Leukemia inhibitory factor regulates microvessel density by modulating oxygen-dependent VEGF expression in mice.

To meet tissue requirements for oxygen, capillaries must be properly distributed without excess or shortage. In this process, tissue oxygen concentration is well known to determine capillary density via the hypoxia-induced cascade, in which HIFs and VEGF play key roles. However, some additional mechanisms modulating this cascade are suggested to be involved in precise capillary network formation. Here, we showed that leukemia inhibitory factor (LIF) was predominantly expressed in developing endothelium, while its receptor was expressed in surrounding cells such as retinal astrocytes. The retinas of Lif(-/-) mice displayed increased microvessel density accompanied by sustained tip cell activity, due to increased VEGF expression by astrocytes in the vascularized area. Lif(-/-) mice resisted hyperoxygen insult in the oxygen-induced retinopathy model, whereas they paradoxically had increased numbers of neovascular tufts.
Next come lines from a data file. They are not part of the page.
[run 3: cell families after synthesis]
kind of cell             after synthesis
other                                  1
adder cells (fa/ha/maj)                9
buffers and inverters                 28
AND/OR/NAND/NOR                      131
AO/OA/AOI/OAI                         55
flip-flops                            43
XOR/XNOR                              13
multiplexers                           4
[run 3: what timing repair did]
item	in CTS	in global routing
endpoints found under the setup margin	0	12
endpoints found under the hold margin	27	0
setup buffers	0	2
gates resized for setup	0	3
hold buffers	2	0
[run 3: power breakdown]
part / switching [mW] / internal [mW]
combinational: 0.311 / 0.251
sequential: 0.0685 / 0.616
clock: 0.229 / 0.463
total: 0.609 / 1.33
**config.mk**
```make
export PLATFORM = sky130hd
export DESIGN_NAME = reg_bank_reader_flat
export DESIGN_NICKNAME = d
export VERILOG_FILES = /design/src/rtl/reg_bank_reader_pkg.sv /design/src/rtl/reg_bank_reader_if.sv /design/src/rtl/reg_word_mux.sv /design/src/rtl/reg_bank_reader.sv /design/src/flat_wrapper.sv
export SDC_FILE = /design/constraint.sdc
export NUM_CORES = 1
export LEC_CHECK = 0
export CORE_MARGIN = 2
export CORE_UTILIZATION = 40
export DETAILED_ROUTE_END_ITERATION = 16
export PLACE_DENSITY = 0.75
export SLEW_MARGIN = 20
export SYNTH_ARGS = -nofsm -noshare
export SYNTH_HDL_FRONTEND = slang
export SYNTH_HIERARCHICAL = 1
export SYNTH_SLANG_ARGS = --single-unit
```
**constraint.sdc**
```tcl
create_clock -name clk -period 1.7 [get_ports clk]
set_input_delay 0.34 -clock clk [delete_from_list [all_inputs] [get_ports clk]]
set_output_delay 0.34 -clock clk [all_outputs]
set_load 0.05 [all_outputs]
```
**src/rtl/reg_bank_reader_pkg.sv**
```systemverilog
// Shared CPU register-bank package: bank geometry and the read-port state type.
package reg_bank_reader_pkg;

  localparam int CPU_DATA_W   = 4;
  localparam int CPU_ADDR_W   = 2;
  localparam int CPU_NUM_REGS = 2 ** CPU_ADDR_W;

  typedef enum logic [1:0] {
    IDLE    = 2'd0,
    FETCH   = 2'd1,
    PRESENT = 2'd2
  } reader_state_t;

endpackage

```
**src/rtl/reg_bank_reader_if.sv**
```systemverilog
// Request and output-stream signals of the register-bank read port.
// Optional macro READER_PARITY_EN adds the dout_par signal.
interface reg_bank_reader_if #(
  parameter int DATA_W = 4,
  parameter int ADDR_W = 2
);

  logic              rd_req;
  logic [ADDR_W-1:0] rd_addr;
  logic [ADDR_W:0]   rd_len;
  logic              rd_busy;
  logic [DATA_W-1:0] dout;
  logic              dout_valid;
  logic              dout_ready;
  logic              rd_done;
  logic              rd_err;
`ifdef READER_PARITY_EN
  logic              dout_par;
`endif

  // Requester / consumer side.
  modport master (
    output rd_req, rd_addr, rd_len, dout_ready,
`ifdef READER_PARITY_EN
    input  dout_par,
`endif
    input  rd_busy, dout, dout_valid, rd_done, rd_err
  );

  // Reader side.
  modport slave (
    input  rd_req, rd_addr, rd_len, dout_ready,
`ifdef READER_PARITY_EN
    output dout_par,
`endif
    output rd_busy, dout, dout_valid, rd_done, rd_err
  );

endinterface

```
**src/rtl/reg_word_mux.sv**
```systemverilog
// Combinational word selector from a flattened register bank.
module reg_word_mux #(
  parameter int NUM_REGS = 4,
  parameter int DATA_W   = 4,
  parameter int ADDR_W   = 2
) (
  input  logic [NUM_REGS*DATA_W-1:0] i_regs_q,
  input  logic [ADDR_W-1:0]          i_addr,
  output logic [DATA_W-1:0]          o_word
);

  // Pick the slice belonging to the addressed register.
  always_comb begin
    o_word = '0;
    for (int i = 0; i < NUM_REGS; i++) begin
      if (i_addr == ADDR_W'(i)) begin
        o_word = i_regs_q[i*DATA_W +: DATA_W];
      end
    end
  end

endmodule

```
**src/rtl/reg_bank_reader.sv**
```systemverilog
// Burst read port for the enable-load register bank: snapshots one word per
// FETCH and presents it on a valid/ready stream.
// Optional macro READER_PARITY_EN adds the even-parity output dout_par.
module reg_bank_reader
  import reg_bank_reader_pkg::*;
#(
  parameter int NUM_REGS = CPU_NUM_REGS,
  parameter int DATA_W   = CPU_DATA_W,
  parameter int ADDR_W   = CPU_ADDR_W
) (
  input  logic                       clk,
  input  logic                       reset,
  input  logic [NUM_REGS*DATA_W-1:0] regs_q,
  reg_bank_reader_if.slave           bus
);

  localparam logic [ADDR_W:0] LEN_MAX = (ADDR_W + 1)'(NUM_REGS);

  reader_state_t     r_state;
  logic [ADDR_W-1:0] r_addr;
  logic [ADDR_W:0]   r_remaining;
  logic [DATA_W-1:0] r_dout;
  logic              r_valid;
  logic              r_done;
  logic              r_err;
  logic [DATA_W-1:0] w_word;
`ifdef READER_PARITY_EN
  logic              r_par;
`endif

  reg_word_mux #(
    .NUM_REGS (NUM_REGS),
    .DATA_W   (DATA_W),
    .ADDR_W   (ADDR_W)
  ) u_word_mux (
    .i_regs_q (regs_q),
    .i_addr   (r_addr),
    .o_word   (w_word)
  );

  // Read FSM with its counters and registered outputs.
  always_ff @(posedge clk) begin
    if (reset) begin
      r_state     <= IDLE;
      r_addr      <= '0;
      r_remaining <= '0;
      r_dout      <= '0;
      r_valid     <= 1'b0;
      r_done      <= 1'b0;
      r_err       <= 1'b0;
`ifdef READER_PARITY_EN
      r_par       <= 1'b0;
`endif
    end else begin
      r_done <= 1'b0;
      r_err  <= 1'b0;
      case (r_state)
        IDLE: begin
          if (bus.rd_req) begin
            if (bus.rd_len != '0 && bus.rd_len <= LEN_MAX) begin
              r_addr      <= bus.rd_addr;
              r_remaining <= bus.rd_len;
              r_state     <= FETCH;
            end else begin
              r_err <= 1'b1;
            end
          end
        end
        FETCH: begin
          r_dout  <= w_word;
          r_valid <= 1'b1;
`ifdef READER_PARITY_EN
          r_par   <= ^w_word;
`endif
          r_state <= PRESENT;
        end
        PRESENT: begin
          if (r_valid && bus.dout_ready) begin
            r_valid <= 1'b0;
            if (r_remaining == (ADDR_W + 1)'(1)) begin
              r_done  <= 1'b1;
              r_state <= IDLE;
            end else begin
              // Address wraps naturally because NUM_REGS == 2**ADDR_W.
              r_remaining <= r_remaining - 1'b1;
              r_addr      <= r_addr + 1'b1;
              r_state     <= FETCH;
            end
          end
        end
        default: r_state <= IDLE;
      endcase
    end
  end

  // Busy is decoded from state; everything else comes straight from registers.
  assign bus.rd_busy    = (r_state != IDLE);
  assign bus.dout       = r_dout;
  assign bus.dout_valid = r_valid;
  assign bus.rd_done    = r_done;
  assign bus.rd_err     = r_err;
`ifdef READER_PARITY_EN
  assign bus.dout_par   = r_par;
`endif

endmodule

```
**src/flat_wrapper.sv**
```systemverilog
// flat-port wrapper written by rule: the top's interface ports become plain ports
module reg_bank_reader_flat import reg_bank_reader_pkg::*;
#(
  parameter int NUM_REGS = CPU_NUM_REGS,
  parameter int DATA_W   = CPU_DATA_W,
  parameter int ADDR_W   = CPU_ADDR_W
)
  (clk, reset, regs_q, bus_rd_req, bus_rd_addr, bus_rd_len, bus_dout_ready, bus_rd_busy, bus_dout, bus_dout_valid, bus_rd_done, bus_rd_err);
  reg_bank_reader_if #(.DATA_W(DATA_W), .ADDR_W(ADDR_W)) bus_i ();
  input  logic clk;
  input  logic reset;
  input  logic [NUM_REGS*DATA_W-1:0] regs_q;
  input wire logic [$bits(bus_i.rd_req)-1:0] bus_rd_req;
  input wire logic [$bits(bus_i.rd_addr)-1:0] bus_rd_addr;
  input wire logic [$bits(bus_i.rd_len)-1:0] bus_rd_len;
  input wire logic [$bits(bus_i.dout_ready)-1:0] bus_dout_ready;
  output wire logic [$bits(bus_i.rd_busy)-1:0] bus_rd_busy;
  output wire logic [$bits(bus_i.dout)-1:0] bus_dout;
  output wire logic [$bits(bus_i.dout_valid)-1:0] bus_dout_valid;
  output wire logic [$bits(bus_i.rd_done)-1:0] bus_rd_done;
  output wire logic [$bits(bus_i.rd_err)-1:0] bus_rd_err;
  assign bus_i.rd_req = bus_rd_req;
  assign bus_i.rd_addr = bus_rd_addr;
  assign bus_i.rd_len = bus_rd_len;
  assign bus_i.dout_ready = bus_dout_ready;
  assign bus_rd_busy = bus_i.rd_busy;
  assign bus_dout = bus_i.dout;
  assign bus_dout_valid = bus_i.dout_valid;
  assign bus_rd_done = bus_i.rd_done;
  assign bus_rd_err = bus_i.rd_err;
  reg_bank_reader #(.NUM_REGS(NUM_REGS), .DATA_W(DATA_W), .ADDR_W(ADDR_W)) u_core (.clk(clk), .reset(reset), .regs_q(regs_q), .bus(bus_i));
endmodule
```
==> summary.md, run 1 <==
| Metric | Value |
|---|---|
| Status | `complete, no violations` |
| Placed Instance Area | `1206 sq um` |
| Largest net degree at the start of global routing | `15` |
| Drt wl/cell | `14.57 microns` |
| Via Count | `780` |
| Antenna Cells | `0` |
| Vias per inst | `5.417` |
| CTS-repair resized insts | `0` |
| Row cnt | `16` |
| CTS buffer count | `3` |
| Pwr Density | `743.1 nW/um^2` |
| VDD IR max | `0.3954 mV` |
| Sequential fraction of the synthesis area | `33.79%` |
| DPL Wire Length | `1635 microns` |
| H-tree levels | `1` |
| Cell taking the most area after synthesis | `dfxtp_1` |
| Leakage dissipation | `0.4959 nW` |
| Critical Path Fanout Max | `4` |
| Floorplan core area | `1962 sq um` |
| Number of global-route vias before repair | `798` |
| PortBufs | `32` |
| Worst Reg-to-Reg Cells | `6` |
| Root buf cell | `clkbuf_4` |
| Worst R2R Start | `u_core/r_remaining[1]$_SDFFE_PP0P_` |
| First-pass GRT wire length | `3415 microns` |
| Die area | `2454 sq um` |
| Die outline height | `49.54 microns` |
| Post-Synth Adder-Cell Area | `3.017%` |
| Initial Util | `42.28%` |
| All-Layer GR Usage | `17.97%` |
| Filler cell count | `176` |
| Slew @ Worst Pin | `0.3938 ns` |
| Die X | `49.54 microns` |
| Clock Tree Buf Depth | `2` |
| WHS Endpoint | `u_core/bus.dout[3]$_SDFFE_PP0P_` |
| Initial DRC count | `19` |
| Synth area leaders | `dfxtp_1 (34%), mux4_1 (13%), nor2_1 (5.0%)` |
| Max Fclk | `0.6087 GHz` |
| Crit. End Element | `flop` |
| Reg-to-Reg End | `u_core/r_remaining[1]$_SDFFE_PP0P_` |
| CP startpoint kind | `input port` |
| Crit Path Class | `in2reg` |
| Total chip power | `932.6 uW` |
| Worst hold path stage count | `2` |
| EDFF count, synth | `0` |
| Drt pass-1 iters | `4` |
| CTS Hold Bufs | `0` |
| Share of layout cells above drive strength 1 | `29.06%` |
| Layout Skew | `0.0008789 ns` |
| Initial antenna violation count | `0` |
| Clk pin slew, worst setup/hold paths | `0.09 ns` |
| Post-route ant nets | `0` |
| Maximum capacitance violations | `0` |
| FFs w/ async S/R, synth | `0%` |
| Post-CTS setup buffers | `0` |
| Type of the most critical hold path | `reg2reg` |
| Final hold vios | `0` |
| Clock Sinks | `14` |
| Post-synth top cells | `dfxtp_1 (14), nor2_1 (11), mux2i_1 (4), mux4_1 (4)` |
| Slew headroom | `73.69%` |
| Setup-failing EPs final | `0` |
| Worst Path Required | `1.89 ns` |
| Syn avg cell area | `10.77 sq um` |
| Largest family of logic cells by synthesized area | `compound AO/OA/AOI/OAI gates` |
| Final core occ | `63.97%` |
| Pins over their slew limit | `0` |
| Hold path startpoint | `u_core/bus.dout[3]$_SDFFE_PP0P_` |
| P&R area growth vs syn | `51.28%` |
| Synth top area share | `33.79%` |
| Distinct cells, synth | `33` |
| Final period util | `96.63%` |
| Drc violations | `0` |
| Post-synthesis cell count | `77` |
| Syn. warnings | `6` |
| CTS tree | `built` |
| Cell Area, Synth | `829.5 sq um` |
| Final instance area | `1255 sq um` |
| Final #Nets | `145` |
| Clock latency on the worst-skew pair | `0.28 ns` |
| Final WL | `2098 microns` |
| Dominant cell by count in the synthesized netlist | `dfxtp_1` |
| Yosys reg bits | `14` |
| Synth Area in Compound Gates | `23.23%` |
| Post-synthesis mux area share | `17.50%` |
| Top_reg_cell synth | `dfxtp_1` |
| Area share of and/or/nand/nor cells after synthesis | `20.21%` |
| Final Wtd Congestion | `0.7834` |
| GR Overflow Total | `0` |
| I/O pin cnt | `33` |
| Worst endpoint data arrival time | `1.83 ns` |
| XOR/XNOR Fraction of Synth Area | `0%` |
| Syn Nets | `104` |
| Fin crit period | `1.643 ns` |
| RSZ-0062 raised after global routing | `false` |
| Reg2reg setup slack | `0.10 ns` |
==> cell usage in the layout (no fill, tap or decap), types with 3 or more instances in the layout <==
cell	instances
nand2b_1	3
a211oi_1	3
clkbuf_4	3
mux4_1	4
dfxtp_1	13
clkdlybuf4s50_1	24
buf_4	15
a21oi_1	3
nor2_1	11
nor2b_1	3
mux2i_1	4
==> area by class of cell <==
| type | instances | area (sq um) | area share [%] |
|---|---|---|---|
| Clock buffer | 4 | 36.28 | 2.891 |
| Inverter | 2 | 7.507 | 0.5982 |
| Multi-Input combinational cell | 58 | 543.0 | 43.27 |
| Sequential cell | 14 | 281.5 | 22.43 |
| Tap cell | 27 | 33.78 | 2.692 |
| Timing Repair Buffer | 39 | 352.8 | 28.12 |
==> sequential cells by signal, summed over array words and instances (netlist names) <==
signal and count:
u_core/bus.dout_valid 1, u_core/bus.rd_err 1, u_core/r_remaining 3, u_core/bus.rd_done 1
u_core/r_state 2, u_core/bus.dout 4, u_core/r_addr 2
==> kinds of logic after synthesis <==
logic type,Yosys count
buf+inv,5
compound gates,19
simple gates,29
mux,8
fa+ha+maj,2
flops,14
==> worst max-delay path: stages <==
cell	delay [ns]
clkdlybuf4s50_1	0.45
or3_4	0.43
a21oi_4	0.25
nor2_2	0.07
a311oi_1	0.29
==> how the worst max path moves through the flow <==
stage / startpoint / end / slack (ns)
global placement: bus_rd_req / u_core/r_remaining[1]$_SDFFE_PP0P_ / -0.18
detailed placement: bus_rd_len[0] / u_core/r_addr[1]$_SDFFE_PP0P_ / -0.23
floorplan: u_core/bus.dout_valid$_SDFFE_PP0P_ / u_core/r_remaining[1]$_SDFFE_PP0P_ / 0.17
CTS: bus_rd_len[0] / u_core/r_addr[1]$_SDFFE_PP0P_ / 0.07
finish: bus_rd_len[0] / u_core/r_addr[0]$_SDFFE_PP0P_ / 0.06
global route: bus_rd_len[1] / u_core/r_addr[0]$_SDFFE_PP0P_ / 0.007
==> metal layers <==
layer | GRT usage (%) | wire, microns
met1 | 20.72 | 844
met2 | 32.67 | 1097
met3 | 2.727 | 140
met4 | 7.407 | 16
met5 | 0 | 0
==> power by group <==
part	internal [mW]	total, mW	switching [mW]
Clock	0.130	0.247	0.117
Sequential	0.352	0.376	0.0241
Combinational	0.157	0.309	0.152
==> through the flow <==
step	hold slack (ns)	setup TNS, ns	cells	setup slack (ns)
after CTS	0.5089	0	144	0.07238
final	0.5066	0	144	0.05724
after floorplan	0.4062	0	77	0.1676
after global routing	0.5313	0	144	0.006658
after detailed placement	0.4879	-1.027	140	-0.2284
after global placement	0.4759	-0.7476	140	-0.1816
Note: power is estimated with default switching activity, not from simulation.
==> run 2: changes to the inputs <==
--- a/config.mk
+++ b/config.mk
@@ -9,7 +9,6 @@
 export CORE_UTILIZATION = 40
 export DETAILED_ROUTE_END_ITERATION = 16
 export PLACE_DENSITY = 0.75
-export SLEW_MARGIN = 20
 export SYNTH_ARGS = -nofsm -noshare
 export SYNTH_HDL_FRONTEND = slang
 export SYNTH_HIERARCHICAL = 1
==> results of run 2 <==
Final layout, timing and power as in run 1 (identical DEF).
--- src/rtl/mem_port_arbiter_if.sv ---
// Bundle of CPU, auxiliary and memory-side signals around mem_port_arbiter.
// The slave modport is the arbiter's view; the master modport is the surrounding system's view.
interface mem_port_arbiter_if #(
    parameter int ADDR_W = 16,
    parameter int DATA_W = 16
);
    logic              CpuReq;
    logic              CpuWE;
    logic [ADDR_W-1:0] CpuAddr;
    logic [DATA_W-1:0] CpuWData;
    logic              CpuAck;
    logic [DATA_W-1:0] CpuRData;

    logic              AuxReq;
    logic              AuxWE;
    logic [ADDR_W-1:0] AuxAddr;
    logic [DATA_W-1:0] AuxWData;
    logic              AuxAck;
    logic [DATA_W-1:0] AuxRData;

    logic              MemEn;
    logic              MemWE;
    logic [ADDR_W-1:0] MemAddr;
    logic [DATA_W-1:0] MemWData;
    logic [DATA_W-1:0] MemRData;

    logic              Busy;
    logic              GrantAux;

    modport slave (
        input  CpuReq, CpuWE, CpuAddr, CpuWData,
        output CpuAck, CpuRData,
        input  AuxReq, AuxWE, AuxAddr, AuxWData,
        output AuxAck, AuxRData,
        output MemEn, MemWE, MemAddr, MemWData,
        input  MemRData,
        output Busy, GrantAux
    );

    modport master (
        output CpuReq, CpuWE, CpuAddr, CpuWData,
        input  CpuAck, CpuRData,
        output AuxReq, AuxWE, AuxAddr, AuxWData,
        input  AuxAck, AuxRData,
        input  MemEn, MemWE, MemAddr, MemWData,
        output MemRData,
        input  Busy, GrantAux
    );
endinterface

--- src/rtl/mem_port_arbiter.sv ---
// Shares one single-port memory between the CPU and an auxiliary requester, one transaction at a time.
// Ties alternate round-robin; define ARB_CPU_PRIORITY_EN to make the CPU win every tie instead.
module mem_port_arbiter #(
    parameter int ADDR_W   = 16,
    parameter int DATA_W   = 16,
    parameter int READ_LAT = 1
) (
    input logic Clock,
    input logic Reset,
    mem_port_arbiter_if.slave bus
);
    typedef enum logic [1:0] {IDLE, ISSUE, WAIT, ACK} state_t;

    localparam logic [1:0] LAT_LOAD = 2'(READ_LAT - 1);

    state_t            state, nextState;
    logic [1:0]        count, nextCount;
    logic              lastGrant, nextLastGrant;
    logic              grantAux, nextGrantAux;
    logic              opWrite, nextOpWrite;
    logic              memEn, nextMemEn;
    logic              memWE, nextMemWE;
    logic [ADDR_W-1:0] memAddr, nextMemAddr;
    logic [DATA_W-1:0] memWData, nextMemWData;
    logic [DATA_W-1:0] cpuRData, nextCpuRData;
    logic [DATA_W-1:0] auxRData, nextAuxRData;
    logic              cpuAck, nextCpuAck;
    logic              auxAck, nextAuxAck;
    logic              busy;
    logic              pickAux;

`ifdef ARB_CPU_PRIORITY_EN
    assign pickAux = bus.AuxReq && !bus.CpuReq;
`else
    assign pickAux = bus.AuxReq && (!bus.CpuReq || !lastGrant);
`endif

    // Every output comes straight from a register; lastGrant starts as aux so the CPU wins the first tie.
    always_ff @(posedge Clock) begin
        if (Reset) begin
            state     <= IDLE;
            count     <= '0;
            lastGrant <= 1'b1;
            grantAux  <= 1'b0;
            opWrite   <= 1'b0;
            memEn     <= 1'b0;
            memWE     <= 1'b0;
            memAddr   <= '0;
            memWData  <= '0;
            cpuRData  <= '0;
            auxRData  <= '0;
            cpuAck    <= 1'b0;
            auxAck    <= 1'b0;
            busy      <= 1'b0;
        end else begin
            state     <= nextState;
            count     <= nextCount;
            lastGrant <= nextLastGrant;
            grantAux  <= nextGrantAux;
            opWrite   <= nextOpWrite;
            memEn     <= nextMemEn;
            memWE     <= nextMemWE;
            memAddr   <= nextMemAddr;
            memWData  <= nextMemWData;
            cpuRData  <= nextCpuRData;
            auxRData  <= nextAuxRData;
            cpuAck    <= nextCpuAck;
            auxAck    <= nextAuxAck;
            busy      <= (nextState != IDLE);
        end
    end

    // Next-state logic also computes the next value of each output register.
    always_comb begin
        nextState     = state;
        nextCount     = count;
        nextLastGrant = lastGrant;
        nextGrantAux  = grantAux;
        nextOpWrite   = opWrite;
        nextMemEn     = 1'b0;
        nextMemWE     = 1'b0;
        nextMemAddr   = memAddr;
        nextMemWData  = memWData;
        nextCpuRData  = cpuRData;
        nextAuxRData  = auxRData;
        nextCpuAck    = 1'b0;
        nextAuxAck    = 1'b0;

        case (state)
            IDLE: begin
                if (bus.CpuReq || bus.AuxReq) begin
                    nextState     = ISSUE;
                    nextGrantAux  = pickAux;
                    nextLastGrant = pickAux;
                    nextOpWrite   = pickAux ? bus.AuxWE    : bus.CpuWE;
                    nextMemAddr   = pickAux ? bus.AuxAddr  : bus.CpuAddr;
                    nextMemWData  = pickAux ? bus.AuxWData : bus.CpuWData;
                    nextMemEn     = 1'b1;
                    nextMemWE     = nextOpWrite;
                end
            end
            ISSUE: begin
                if (opWrite) begin
                    nextState  = ACK;
                    nextCpuAck = !grantAux;
                    nextAuxAck = grantAux;
                end else begin
                    nextState = WAIT;
                    nextCount = LAT_LOAD;
                end
            end
            WAIT: begin
                // The capture edge is the one where MemRData first holds the data for this read.
                if (count == 2'd0) begin
                    nextState  = ACK;
                    nextCpuAck = !grantAux;
                    nextAuxAck = grantAux;
                    if (grantAux) begin
                        nextAuxRData = bus.MemRData;
                    end else begin
                        nextCpuRData = bus.MemRData;
                    end
                end else begin
                    nextCount = count - 2'd1;
                end
            end
            ACK: begin
                nextState = IDLE;
            end
            default: begin
                nextState = IDLE;
            end
        endcase
    end

    assign bus.MemEn    = memEn;
    assign bus.MemWE    = memWE;
    assign bus.MemAddr  = memAddr;
    assign bus.MemWData = memWData;
    assign bus.CpuAck   = cpuAck;
    assign bus.AuxAck   = auxAck;
    assign bus.CpuRData = cpuRData;
    assign bus.AuxRData = auxRData;
    assign bus.Busy     = busy;
    assign bus.GrantAux = grantAux;
endmodule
In an in vitro study, LIF inhibited hypoxia-induced VEGF expression and proliferation in cultured astrocytes. Lif(-/-) mice also exhibited similarly increased microvessel density and upregulated VEGF in various tissues outside the retina. Together, these findings suggest that tissues and advancing vasculature communicate to ensure adequate vascularization using LIF as well as oxygen, which suggests a new strategy for antiangiogenic therapy in human diseases such as diabetic retinopathy and cancer.